Trekkende kraanvogels (foto: Alain Gendeau).

De hoogste aantallen overwinterende Kraanvogels vind je in Spanje. De voorbije winter minstens 280000. Het zijn deze ‘Grullas’ die bij ons het spektakel verzorgen in het voorjaar. De biologische klok van vogels, die verantwoordelijk is voor de trekdrang, is in eerste instantie gebaseerd op het toenemen van de daglengte en niet op de temperatuur. Bij thermiekende trekvogels zoals de Kraanvogel bepalen de opwarming van de omgeving en de aanwezigheid van specifieke luchtstromingen mede de juiste trekomstandigheden.

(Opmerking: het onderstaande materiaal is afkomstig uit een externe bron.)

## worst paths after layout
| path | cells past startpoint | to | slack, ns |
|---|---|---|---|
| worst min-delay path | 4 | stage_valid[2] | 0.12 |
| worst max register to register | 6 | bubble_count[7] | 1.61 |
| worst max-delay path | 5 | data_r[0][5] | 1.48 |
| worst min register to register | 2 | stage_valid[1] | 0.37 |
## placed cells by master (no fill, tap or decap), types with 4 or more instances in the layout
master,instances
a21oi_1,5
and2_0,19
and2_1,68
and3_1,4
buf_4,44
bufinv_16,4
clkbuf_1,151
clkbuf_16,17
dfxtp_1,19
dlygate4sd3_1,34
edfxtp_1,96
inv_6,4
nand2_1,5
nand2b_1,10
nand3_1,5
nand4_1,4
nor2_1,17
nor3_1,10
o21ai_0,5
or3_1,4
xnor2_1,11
--- src/rtl/halflife_pkg.sv ---
// Shared types and defaults for the half-life decay controller.
package halflife_pkg;

    localparam int unsigned N_DEF  = 4;
    localparam int unsigned PW_DEF = 8;
    localparam int unsigned HW     = 4;

    typedef enum logic [2:0] {
        ST_IDLE  = 3'd0,
        ST_LOAD  = 3'd1,
        ST_WAIT  = 3'd2,
        ST_HALVE = 3'd3,
        ST_DONE  = 3'd4,
        ST_CLEAR = 3'd5
    } state_t;

    // Increment that sticks at the all-ones value.
    function automatic logic [HW-1:0] sat_inc(input logic [HW-1:0] x);
        return (x == {HW{1'b1}}) ? x : x + HW'(1);
    endfunction

endpackage

--- src/rtl/hl_prescaler.sv ---
// Cycle prescaler: counts while enabled, flags the last cycle of each period.
module hl_prescaler
    import halflife_pkg::*;
#(
    parameter int unsigned PW = PW_DEF
) (
    input  logic          clk,
    input  logic          rst,
    input  logic          clr,
    input  logic          en,
    input  logic [PW-1:0] period,
    output logic          tc
);

    logic [PW-1:0] cnt;

    // Count register; clear wins over enable.
    always_ff @(posedge clk or negedge rst) begin
        if (!rst) begin
            cnt <= '0;
        end else if (clr) begin
            cnt <= '0;
        end else if (en) begin
            cnt <= cnt + PW'(1);
        end
    end

    // Terminal count: this enabled cycle is the last one of the period.
    assign tc = en && (cnt == period - PW'(1));

endmodule
[src/rtl/clk_gen_multi.sv]
// clk_gen_multi: NUM_CH independent programmable divided clocks whose shadowed
// configuration is applied only at a period boundary, so no output produces a runt pulse.
module clk_gen_multi #(
   parameter int NUM_CH = 4,
   parameter int CNT_W = 23,
   localparam int CH_W = NUM_CH > 1 ? $clog2(NUM_CH) : 1
) (
   input  logic                    clk,
   input  logic                    resetN,
   input  logic                    cfg_valid,
   output logic                    cfg_ready,
   input  logic [CH_W-1:0]         cfg_ch,
   input  logic                    cfg_en,
   input  logic [CNT_W-1:0]        cfg_high,
   input  logic [CNT_W-1:0]        cfg_low,
   input  logic [CNT_W-1:0]        cfg_phase,
   output logic [NUM_CH-1:0]       clk_out,
   output logic [NUM_CH-1:0]       rise,
   output logic [NUM_CH-1:0]       active,
   output logic [NUM_CH*CNT_W-1:0] count
);
   typedef enum logic [1:0] {IDLE, PHASE, HIGH, LOW} state_t;
   logic [NUM_CH-1:0] pending;
   always_comb begin
      cfg_ready = 1'b1;
      for (int c = 0; c < NUM_CH; c++)
         if (cfg_ch == CH_W'(c)) cfg_ready = !pending[c];
   end
   for (genvar i = 0; i < NUM_CH; i++) begin : g_ch
      state_t state, state_n;
      logic [CNT_W-1:0] cnt, sh_high, sh_low, sh_phase, a_high, a_low, a_phase, hi_last, lo_last;
      logic sh_en, pend, take, wr, clk_r, rise_r;
      assign wr = cfg_valid && cfg_ready && cfg_ch == CH_W'(i);
      // lengths of 0 and 1 both end the phase when the counter reads 0
      assign hi_last = a_high == '0 ? '0 : a_high - CNT_W'(1);
      assign lo_last = a_low == '0 ? '0 : a_low - CNT_W'(1);
      always_comb begin
         state_n = state;
         take = 1'b0;
         case (state)
            IDLE: if (pend) begin
               take = 1'b1;
               state_n = !sh_en ? IDLE : sh_phase != '0 ? PHASE : HIGH;
            end
            PHASE: state_n = cnt == a_phase - CNT_W'(1) ? HIGH : PHASE;
            HIGH: state_n = cnt == hi_last ? LOW : HIGH;
            default: if (cnt == lo_last) begin
               take = pend;
               state_n = pend && !sh_en ? IDLE : HIGH;
            end
         endcase
      end
      always_ff @(posedge clk)
         if (!resetN) begin
            state <= IDLE;
            cnt <= '0;
            pend <= 1'b0;
            clk_r <= 1'b0;
            rise_r <= 1'b0;
            {sh_en, sh_high, sh_low, sh_phase} <= '0;
            {a_high, a_low, a_phase} <= '0;
         end else begin
            state <= state_n;
            cnt <= state_n != state || state_n == IDLE ? '0 : cnt + CNT_W'(1);
            clk_r <= state_n == HIGH;
            rise_r <= state_n == HIGH && state != HIGH;
            pend <= wr || (pend && !take);
            if (wr) {sh_en, sh_high, sh_low, sh_phase} <= {cfg_en, cfg_high, cfg_low, cfg_phase};
            if (take) {a_high, a_low} <= {sh_high, sh_low};
            if (take && state == IDLE) a_phase <= sh_phase;
         end
      assign pending[i] = pend;
      assign clk_out[i] = clk_r;
      assign rise[i] = rise_r;
      assign active[i] = state != IDLE;
      assign count[i*CNT_W +: CNT_W] = cnt;
   end
endmodule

In het Spaanse binnenland zorgt zo de klimaatopwarming ervoor dat de juiste trekomstandigheden zich sneller voordoen waardoor de Kranen ook geneigd zijn sneller te vertrekken.

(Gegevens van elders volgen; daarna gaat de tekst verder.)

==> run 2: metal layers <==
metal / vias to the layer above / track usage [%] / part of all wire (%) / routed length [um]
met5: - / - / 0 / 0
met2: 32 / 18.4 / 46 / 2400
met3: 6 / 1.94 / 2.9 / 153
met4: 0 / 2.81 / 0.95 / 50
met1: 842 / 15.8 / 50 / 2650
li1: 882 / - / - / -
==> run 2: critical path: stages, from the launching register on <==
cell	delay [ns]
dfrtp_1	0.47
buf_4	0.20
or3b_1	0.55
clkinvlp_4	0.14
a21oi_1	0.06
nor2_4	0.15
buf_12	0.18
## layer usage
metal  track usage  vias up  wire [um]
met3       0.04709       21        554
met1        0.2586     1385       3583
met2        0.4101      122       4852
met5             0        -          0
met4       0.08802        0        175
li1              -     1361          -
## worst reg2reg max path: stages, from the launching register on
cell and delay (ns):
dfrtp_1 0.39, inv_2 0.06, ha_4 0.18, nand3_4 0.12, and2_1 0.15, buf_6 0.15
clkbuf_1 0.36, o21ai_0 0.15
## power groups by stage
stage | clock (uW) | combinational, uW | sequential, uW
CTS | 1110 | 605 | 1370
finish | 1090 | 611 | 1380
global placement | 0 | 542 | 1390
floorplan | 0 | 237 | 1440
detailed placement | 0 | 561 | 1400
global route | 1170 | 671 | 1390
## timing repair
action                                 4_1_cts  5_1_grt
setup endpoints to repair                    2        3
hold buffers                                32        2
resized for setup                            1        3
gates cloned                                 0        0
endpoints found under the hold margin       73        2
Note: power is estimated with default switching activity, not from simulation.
[config.mk]
export PLATFORM = sky130hd
export DESIGN_NAME = card_shoe
export DESIGN_NICKNAME = d
export VERILOG_FILES = /design/src/rtl/card_shoe.sv
export SDC_FILE = /design/constraint.sdc
export NUM_CORES = 1
export LEC_CHECK = 0
export ABC_AREA = 1
export CAP_MARGIN = 10
export CORE_MARGIN = 2
export CORE_UTILIZATION = 50
export CTS_CLUSTER_DIAMETER = 120
export DETAILED_ROUTE_END_ITERATION = 8
export HOLD_SLACK_MARGIN = 0.02
export PLACE_DENSITY = 0.79
export SLEW_MARGIN = 0
export SYNTH_ARGS = -nofsm -noshare
export SYNTH_HDL_FRONTEND = slang
export SYNTH_SLANG_ARGS = --single-unit
[constraint.sdc]
create_clock -name fast_clock -period 3.9 [get_ports fast_clock]
set_input_delay 0.39 -clock fast_clock [delete_from_list [all_inputs] [get_ports fast_clock]]
set_output_delay 0.39 -clock fast_clock [all_outputs]
set_load 0.03 [all_outputs]
$ cat src/rtl/div_iter.sv
// div_iter: iterative 32-bit radix-2 restoring divider for DIV/DIVU.
// It takes one operand pair per start and needs 32 cycles of iteration.
// The quotient feeds LO and the remainder feeds HI. Both are held until the
// next operation completes.
// Build option: define DIV_ZERO_FAST_EN so that a zero divisor completes one
// cycle after start instead of running the full iteration.
module div_iter #(
  parameter int WIDTH = 32
) (
  input  logic             clk,
  input  logic             rst,
  input  logic             start,
  input  logic             is_signed,
  input  logic [WIDTH-1:0] dividend,
  input  logic [WIDTH-1:0] divisor,
  output logic [WIDTH-1:0] q,
  output logic [WIDTH-1:0] r,
  output logic             busy,
  output logic             done,
  output logic             dz
);

  localparam int CNT_W = $clog2(WIDTH);
  localparam logic [CNT_W-1:0] LAST_STEP = CNT_W'(WIDTH - 1);

  typedef enum logic [1:0] {
    S_IDLE = 2'd0,
    S_CALC = 2'd1,
    S_FAST = 2'd2
  } state_t;

  state_t state, state_nxt;

  // Control strobes decoded from the FSM.
  logic load;
  logic step;
  logic finish;
  logic fast_fin;

  // Iteration registers.
  logic [CNT_W-1:0] cnt;
  logic [WIDTH:0]   rem_reg;   // 33-bit partial remainder
  logic [WIDTH-1:0] dvd_reg;   // dividend magnitude, becomes the quotient
  logic [WIDTH-1:0] dvs_reg;   // divisor magnitude
  logic             q_neg;
  logic             r_neg;
  logic             dz_flag;

  // One restoring step.
  logic [WIDTH+1:0] shift_rem;
  logic [WIDTH+1:0] trial;
  logic             q_bit;
  logic [WIDTH:0]   rem_nxt;
  logic [WIDTH-1:0] dvd_nxt;
  logic [WIDTH-1:0] q_fin;
  logic [WIDTH-1:0] r_fin;

  // Two's complement negate. The most negative value wraps onto itself.
  function automatic logic [WIDTH-1:0] negate(input logic [WIDTH-1:0] v);
    return ~v + WIDTH'(1);
  endfunction

  // Magnitude of an operand. It is only taken for a signed operation.
  function automatic logic [WIDTH-1:0] magnitude(input logic [WIDTH-1:0] v,
                                                 input logic             sgn);
    logic signed [WIDTH-1:0] sv;
    sv = v;
    return (sgn && (sv < 0)) ? negate(v) : v;
  endfunction

  // Conditional negation for the final sign correction.
  function automatic logic [WIDTH-1:0] apply_sign(input logic [WIDTH-1:0] v,
                                                  input logic             neg);
    return neg ? negate(v) : v;
  endfunction

  assign busy = (state != S_IDLE);

  // State register.
  always_ff @(posedge clk or posedge rst) begin
    if (rst) begin
      state <= S_IDLE;
    end else begin
      state <= state_nxt;
    end
  end

  // Next-state logic and control strobes.
  always_comb begin
    state_nxt = state;
    load      = 1'b0;
    step      = 1'b0;
    finish    = 1'b0;
    fast_fin  = 1'b0;
    case (state)
      S_IDLE: begin
        if (start) begin
          load = 1'b1;
`ifdef DIV_ZERO_FAST_EN
          state_nxt = (divisor == '0) ? S_FAST : S_CALC;
`else
          state_nxt = S_CALC;
`endif
        end
      end
      S_CALC: begin
        step = 1'b1;
        if (cnt == LAST_STEP) begin
          finish    = 1'b1;
          state_nxt = S_IDLE;
        end
      end
      S_FAST: begin
        fast_fin  = 1'b1;
        state_nxt = S_IDLE;
      end
      default: state_nxt = S_IDLE;
    endcase
  end

  // Shift, trial-subtract and restore, plus the sign-corrected results of the final step.
  always_comb begin
    shift_rem = {rem_reg, dvd_reg[WIDTH-1]};
    trial     = shift_rem - {2'b00, dvs_reg};
    q_bit     = ~trial[WIDTH+1];
    rem_nxt   = q_bit ? trial[WIDTH:0] : shift_rem[WIDTH:0];
    dvd_nxt   = {dvd_reg[WIDTH-2:0], q_bit};
    q_fin     = apply_sign(dvd_nxt, q_neg);
    r_fin     = apply_sign(rem_nxt[WIDTH-1:0], r_neg);
  end

  // Operand capture on start, then one restoring step per CALC cycle.
  // With a zero divisor the raw dividend is loaded and both signs are cleared.
  // Every trial then succeeds: the quotient becomes all ones, and the
  // dividend bits shift unchanged into the remainder.
  always_ff @(posedge clk or posedge rst) begin
    if (rst) begin
      cnt     <= '0;
      rem_reg <= '0;
      dvd_reg <= '0;
      dvs_reg <= '0;
      q_neg   <= 1'b0;
      r_neg   <= 1'b0;
      dz_flag <= 1'b0;
    end else if (load) begin
      cnt     <= '0;
      rem_reg <= '0;
      dvs_reg <= magnitude(divisor, is_signed);
      dz_flag <= (divisor == '0);
      if (divisor == '0) begin
        dvd_reg <= dividend;
        q_neg   <= 1'b0;
        r_neg   <= 1'b0;
      end else begin
        dvd_reg <= magnitude(dividend, is_signed);
        q_neg   <= is_signed & (dividend[WIDTH-1] ^ divisor[WIDTH-1]);
        r_neg   <= is_signed & dividend[WIDTH-1];
      end
    end else if (step) begin
      cnt     <= cnt + CNT_W'(1);
      rem_reg <= rem_nxt;
      dvd_reg <= dvd_nxt;
    end
  end

  // Result registers and the done pulse. Results hold until the next completion.
  always_ff @(posedge clk or posedge rst) begin
    if (rst) begin
      q    <= '0;
      r    <= '0;
      dz   <= 1'b0;
      done <= 1'b0;
    end else begin
      done <= 1'b0;
      if (finish) begin
        q    <= q_fin;
        r    <= r_fin;
        dz   <= dz_flag;
        done <= 1'b1;
      end else if (fast_fin) begin
        q    <= '1;
        r    <= dvd_reg;
        dz   <= 1'b1;
        done <= 1'b1;
      end
    end
  end

endmodule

De klimaatverandering zorgt ook nog voor een vermindering van het aantal beschikbare broedplaatsen. De Kraanvogels maken hun nest op de grond in een graspol dat een soort eilandje vormt in ondiep water, in nat grasland, broekbos of veengebied. De waterstand is daarbij zeer bepalend of het broedsel kans maakt te slagen of niet. Aangezien het grondbroeders zijn, zijn ze zeer gevoelig voor verstoring en predatoren zoals vossen of wasberen. Naarmate de vernatting toeneemt, wordt de toegankelijkheid moeilijker ook voor de roofdieren. Door de klimaatverandering krijgen we vaker te maken met langdurigere droge periodes waardoor de waterstanden in de broedgebieden sterk kunnen verlagen.
Daarnaast is door gerichte bescherming van de geluksvogel zelf samen met de bescherming van het broedbiotoop en de belangrijke overwinteringsgebieden, de populatie Kraanvogels de laatste 20 jaar terug sterk aangegroeid.

Afbeelding
kraanvogels

Kraanvogels in broedhabitat (foto: Carl-Albrecht von Treuenfels).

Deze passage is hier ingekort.